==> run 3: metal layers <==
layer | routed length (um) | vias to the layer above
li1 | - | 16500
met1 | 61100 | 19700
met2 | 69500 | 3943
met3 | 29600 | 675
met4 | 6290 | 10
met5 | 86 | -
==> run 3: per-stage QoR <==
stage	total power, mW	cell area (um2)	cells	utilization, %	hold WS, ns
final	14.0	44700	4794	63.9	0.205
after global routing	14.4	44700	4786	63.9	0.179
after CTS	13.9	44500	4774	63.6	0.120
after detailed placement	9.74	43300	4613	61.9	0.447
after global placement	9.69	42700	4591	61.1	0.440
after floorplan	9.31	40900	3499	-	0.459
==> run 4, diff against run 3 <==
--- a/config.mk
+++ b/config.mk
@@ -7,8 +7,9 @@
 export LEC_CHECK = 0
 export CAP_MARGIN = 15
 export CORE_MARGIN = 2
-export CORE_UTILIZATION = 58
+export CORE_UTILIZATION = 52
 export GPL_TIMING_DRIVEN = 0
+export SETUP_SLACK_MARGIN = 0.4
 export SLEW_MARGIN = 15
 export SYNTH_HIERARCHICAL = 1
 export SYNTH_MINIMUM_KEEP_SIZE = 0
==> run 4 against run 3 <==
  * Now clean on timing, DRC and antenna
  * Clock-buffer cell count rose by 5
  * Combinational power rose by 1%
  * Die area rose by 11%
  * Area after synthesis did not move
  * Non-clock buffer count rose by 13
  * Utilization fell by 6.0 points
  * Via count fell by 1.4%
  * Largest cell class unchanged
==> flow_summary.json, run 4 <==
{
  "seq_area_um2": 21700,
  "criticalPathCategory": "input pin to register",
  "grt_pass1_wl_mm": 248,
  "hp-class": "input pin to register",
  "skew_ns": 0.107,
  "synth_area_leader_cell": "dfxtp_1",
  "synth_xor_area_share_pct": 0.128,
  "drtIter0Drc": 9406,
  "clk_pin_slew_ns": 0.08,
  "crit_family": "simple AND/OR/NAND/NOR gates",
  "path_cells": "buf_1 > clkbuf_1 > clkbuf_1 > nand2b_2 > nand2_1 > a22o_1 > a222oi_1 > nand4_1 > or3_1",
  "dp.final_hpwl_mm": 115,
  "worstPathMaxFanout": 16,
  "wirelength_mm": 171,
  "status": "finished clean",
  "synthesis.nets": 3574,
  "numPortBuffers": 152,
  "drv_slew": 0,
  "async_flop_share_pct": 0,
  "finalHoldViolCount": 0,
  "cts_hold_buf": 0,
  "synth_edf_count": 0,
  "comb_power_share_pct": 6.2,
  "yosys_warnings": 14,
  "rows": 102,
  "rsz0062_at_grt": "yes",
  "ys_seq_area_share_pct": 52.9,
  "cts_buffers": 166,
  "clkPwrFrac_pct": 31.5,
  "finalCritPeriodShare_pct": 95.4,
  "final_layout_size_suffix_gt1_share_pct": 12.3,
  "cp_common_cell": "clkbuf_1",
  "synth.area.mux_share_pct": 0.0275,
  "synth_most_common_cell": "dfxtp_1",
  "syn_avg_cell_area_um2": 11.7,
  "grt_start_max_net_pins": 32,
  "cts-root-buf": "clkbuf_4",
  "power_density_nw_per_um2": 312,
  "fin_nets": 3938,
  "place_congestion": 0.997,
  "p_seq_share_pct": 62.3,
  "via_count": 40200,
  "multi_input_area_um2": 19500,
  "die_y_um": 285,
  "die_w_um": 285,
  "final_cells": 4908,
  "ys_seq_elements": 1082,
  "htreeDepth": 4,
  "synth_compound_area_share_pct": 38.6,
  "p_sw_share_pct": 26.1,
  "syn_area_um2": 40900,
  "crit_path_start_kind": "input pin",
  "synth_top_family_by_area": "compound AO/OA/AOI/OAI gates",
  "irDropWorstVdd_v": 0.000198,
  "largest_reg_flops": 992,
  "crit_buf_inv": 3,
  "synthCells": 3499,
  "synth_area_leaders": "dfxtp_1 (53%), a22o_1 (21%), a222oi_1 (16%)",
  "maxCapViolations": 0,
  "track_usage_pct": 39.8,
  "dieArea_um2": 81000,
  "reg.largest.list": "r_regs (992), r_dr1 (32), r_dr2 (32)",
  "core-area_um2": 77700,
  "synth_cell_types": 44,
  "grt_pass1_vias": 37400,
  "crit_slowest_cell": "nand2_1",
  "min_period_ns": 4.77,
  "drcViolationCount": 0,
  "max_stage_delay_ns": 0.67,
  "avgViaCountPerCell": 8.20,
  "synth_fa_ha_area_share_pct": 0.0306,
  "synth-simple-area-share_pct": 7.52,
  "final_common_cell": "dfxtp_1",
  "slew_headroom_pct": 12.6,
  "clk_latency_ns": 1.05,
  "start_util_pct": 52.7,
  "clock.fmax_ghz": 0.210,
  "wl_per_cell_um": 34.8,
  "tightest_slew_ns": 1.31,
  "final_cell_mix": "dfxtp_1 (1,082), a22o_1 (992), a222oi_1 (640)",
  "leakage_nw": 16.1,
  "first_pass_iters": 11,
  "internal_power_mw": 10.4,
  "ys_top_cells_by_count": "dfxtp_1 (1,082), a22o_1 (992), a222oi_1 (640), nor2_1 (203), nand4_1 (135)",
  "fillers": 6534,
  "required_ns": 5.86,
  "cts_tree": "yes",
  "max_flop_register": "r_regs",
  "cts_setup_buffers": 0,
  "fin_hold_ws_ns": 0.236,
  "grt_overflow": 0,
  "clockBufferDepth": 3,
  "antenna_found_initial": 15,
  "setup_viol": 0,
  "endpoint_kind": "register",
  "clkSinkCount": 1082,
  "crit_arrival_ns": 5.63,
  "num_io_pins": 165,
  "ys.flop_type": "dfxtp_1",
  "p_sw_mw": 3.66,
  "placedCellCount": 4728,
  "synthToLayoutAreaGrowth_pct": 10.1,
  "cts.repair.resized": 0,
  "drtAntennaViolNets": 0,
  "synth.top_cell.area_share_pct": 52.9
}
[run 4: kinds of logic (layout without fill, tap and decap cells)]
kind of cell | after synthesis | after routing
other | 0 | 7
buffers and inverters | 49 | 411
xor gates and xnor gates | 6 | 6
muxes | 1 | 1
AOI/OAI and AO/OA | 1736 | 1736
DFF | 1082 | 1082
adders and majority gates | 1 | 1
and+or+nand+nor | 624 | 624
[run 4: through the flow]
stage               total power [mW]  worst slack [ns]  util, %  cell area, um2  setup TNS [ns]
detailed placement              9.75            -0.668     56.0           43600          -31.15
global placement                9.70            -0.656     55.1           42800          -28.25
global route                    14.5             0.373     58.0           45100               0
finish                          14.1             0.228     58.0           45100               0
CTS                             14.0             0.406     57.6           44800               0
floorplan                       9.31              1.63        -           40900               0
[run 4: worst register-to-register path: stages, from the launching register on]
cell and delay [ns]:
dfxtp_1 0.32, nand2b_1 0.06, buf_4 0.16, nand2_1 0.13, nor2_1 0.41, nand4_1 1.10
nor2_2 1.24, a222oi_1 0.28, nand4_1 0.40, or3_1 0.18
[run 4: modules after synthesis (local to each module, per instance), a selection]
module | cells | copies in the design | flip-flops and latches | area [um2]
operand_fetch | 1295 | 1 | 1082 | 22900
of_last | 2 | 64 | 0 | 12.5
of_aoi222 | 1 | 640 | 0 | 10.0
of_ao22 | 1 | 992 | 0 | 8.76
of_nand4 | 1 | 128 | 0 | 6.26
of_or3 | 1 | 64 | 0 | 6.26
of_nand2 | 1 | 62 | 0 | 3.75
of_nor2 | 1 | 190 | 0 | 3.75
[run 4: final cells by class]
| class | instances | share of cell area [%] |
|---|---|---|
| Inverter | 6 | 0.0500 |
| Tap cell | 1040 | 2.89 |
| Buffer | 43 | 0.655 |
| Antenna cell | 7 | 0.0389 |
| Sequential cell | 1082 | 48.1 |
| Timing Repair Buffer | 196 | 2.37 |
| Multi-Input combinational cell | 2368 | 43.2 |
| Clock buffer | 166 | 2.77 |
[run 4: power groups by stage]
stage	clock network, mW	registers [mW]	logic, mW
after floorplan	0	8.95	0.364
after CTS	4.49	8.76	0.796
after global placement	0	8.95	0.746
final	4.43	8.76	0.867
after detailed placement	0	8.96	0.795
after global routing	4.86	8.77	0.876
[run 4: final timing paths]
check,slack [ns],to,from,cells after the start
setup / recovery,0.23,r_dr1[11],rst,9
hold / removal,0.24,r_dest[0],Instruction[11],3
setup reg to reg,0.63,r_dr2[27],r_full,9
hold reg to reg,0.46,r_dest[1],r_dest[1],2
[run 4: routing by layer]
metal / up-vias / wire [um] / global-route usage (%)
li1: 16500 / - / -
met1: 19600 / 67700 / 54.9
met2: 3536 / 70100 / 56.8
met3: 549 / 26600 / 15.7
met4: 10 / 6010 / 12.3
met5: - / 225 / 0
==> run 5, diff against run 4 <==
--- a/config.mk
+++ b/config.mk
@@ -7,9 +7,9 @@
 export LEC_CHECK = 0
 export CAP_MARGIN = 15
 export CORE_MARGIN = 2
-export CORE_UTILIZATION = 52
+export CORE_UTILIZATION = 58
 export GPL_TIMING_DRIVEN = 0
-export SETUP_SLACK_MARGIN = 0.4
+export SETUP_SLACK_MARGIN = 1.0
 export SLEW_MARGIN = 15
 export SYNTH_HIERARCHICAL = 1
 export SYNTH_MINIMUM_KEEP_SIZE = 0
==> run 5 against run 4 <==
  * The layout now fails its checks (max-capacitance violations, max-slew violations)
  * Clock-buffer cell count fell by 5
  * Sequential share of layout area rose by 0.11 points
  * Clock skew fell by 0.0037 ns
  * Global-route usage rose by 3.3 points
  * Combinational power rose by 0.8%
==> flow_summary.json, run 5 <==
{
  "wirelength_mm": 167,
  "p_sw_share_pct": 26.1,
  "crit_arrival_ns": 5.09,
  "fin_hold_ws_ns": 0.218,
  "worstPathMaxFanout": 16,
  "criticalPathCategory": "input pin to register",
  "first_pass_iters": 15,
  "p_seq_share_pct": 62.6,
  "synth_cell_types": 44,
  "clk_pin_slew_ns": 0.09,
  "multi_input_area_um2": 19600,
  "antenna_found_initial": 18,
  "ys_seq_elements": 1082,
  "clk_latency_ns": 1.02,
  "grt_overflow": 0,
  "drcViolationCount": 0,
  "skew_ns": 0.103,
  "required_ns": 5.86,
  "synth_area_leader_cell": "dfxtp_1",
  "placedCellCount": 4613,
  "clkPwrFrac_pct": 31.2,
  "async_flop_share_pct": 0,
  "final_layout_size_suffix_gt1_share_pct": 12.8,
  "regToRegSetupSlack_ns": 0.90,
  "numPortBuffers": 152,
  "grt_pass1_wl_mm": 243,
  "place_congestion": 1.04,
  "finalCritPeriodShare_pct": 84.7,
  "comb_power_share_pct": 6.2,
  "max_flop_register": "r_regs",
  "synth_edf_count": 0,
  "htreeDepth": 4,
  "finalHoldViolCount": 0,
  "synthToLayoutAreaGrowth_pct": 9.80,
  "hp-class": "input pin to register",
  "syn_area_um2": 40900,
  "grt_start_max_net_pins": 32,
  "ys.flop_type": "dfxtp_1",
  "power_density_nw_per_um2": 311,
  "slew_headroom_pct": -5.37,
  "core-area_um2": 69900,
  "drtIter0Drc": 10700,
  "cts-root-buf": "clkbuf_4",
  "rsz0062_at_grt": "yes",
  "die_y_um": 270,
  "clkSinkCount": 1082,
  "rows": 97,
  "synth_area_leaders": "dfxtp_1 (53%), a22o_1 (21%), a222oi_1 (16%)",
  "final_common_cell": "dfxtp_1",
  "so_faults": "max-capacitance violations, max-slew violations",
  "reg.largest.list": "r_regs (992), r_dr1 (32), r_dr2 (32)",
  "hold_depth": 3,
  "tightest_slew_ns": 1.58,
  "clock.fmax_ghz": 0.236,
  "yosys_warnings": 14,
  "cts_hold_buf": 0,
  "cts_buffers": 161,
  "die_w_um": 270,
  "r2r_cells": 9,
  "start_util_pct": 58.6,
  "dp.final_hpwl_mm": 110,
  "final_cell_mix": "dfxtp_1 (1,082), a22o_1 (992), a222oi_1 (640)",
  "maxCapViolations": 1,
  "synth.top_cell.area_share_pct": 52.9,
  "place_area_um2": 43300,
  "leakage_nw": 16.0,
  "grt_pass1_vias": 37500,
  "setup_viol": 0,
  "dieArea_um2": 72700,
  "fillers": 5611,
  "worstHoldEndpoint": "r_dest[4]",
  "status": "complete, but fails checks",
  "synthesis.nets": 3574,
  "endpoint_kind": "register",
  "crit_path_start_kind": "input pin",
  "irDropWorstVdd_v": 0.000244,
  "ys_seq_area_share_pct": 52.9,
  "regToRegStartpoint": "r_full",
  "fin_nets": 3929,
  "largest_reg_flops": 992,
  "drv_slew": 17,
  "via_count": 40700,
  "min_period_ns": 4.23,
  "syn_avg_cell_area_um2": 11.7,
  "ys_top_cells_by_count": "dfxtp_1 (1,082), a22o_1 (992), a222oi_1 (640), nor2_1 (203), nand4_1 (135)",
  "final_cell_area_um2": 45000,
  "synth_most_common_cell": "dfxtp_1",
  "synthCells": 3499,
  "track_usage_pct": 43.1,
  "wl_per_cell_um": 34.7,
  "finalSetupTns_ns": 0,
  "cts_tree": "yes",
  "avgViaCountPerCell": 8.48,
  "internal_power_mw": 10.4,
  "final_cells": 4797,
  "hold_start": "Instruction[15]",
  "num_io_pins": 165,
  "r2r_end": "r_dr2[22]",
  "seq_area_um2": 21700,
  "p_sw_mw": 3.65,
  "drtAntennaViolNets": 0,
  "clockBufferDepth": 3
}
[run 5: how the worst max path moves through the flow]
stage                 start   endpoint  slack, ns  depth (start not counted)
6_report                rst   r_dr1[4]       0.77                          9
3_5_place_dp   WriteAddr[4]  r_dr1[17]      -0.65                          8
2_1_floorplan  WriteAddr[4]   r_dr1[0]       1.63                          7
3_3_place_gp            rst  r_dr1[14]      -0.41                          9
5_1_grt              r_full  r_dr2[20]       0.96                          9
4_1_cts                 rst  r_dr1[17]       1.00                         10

◆ DIRECTIONS FOR THIS TASK: Count, in the records above, the lines that contain the word "status"; the answer is that number alone.

◆ ANSWER SPACE: 2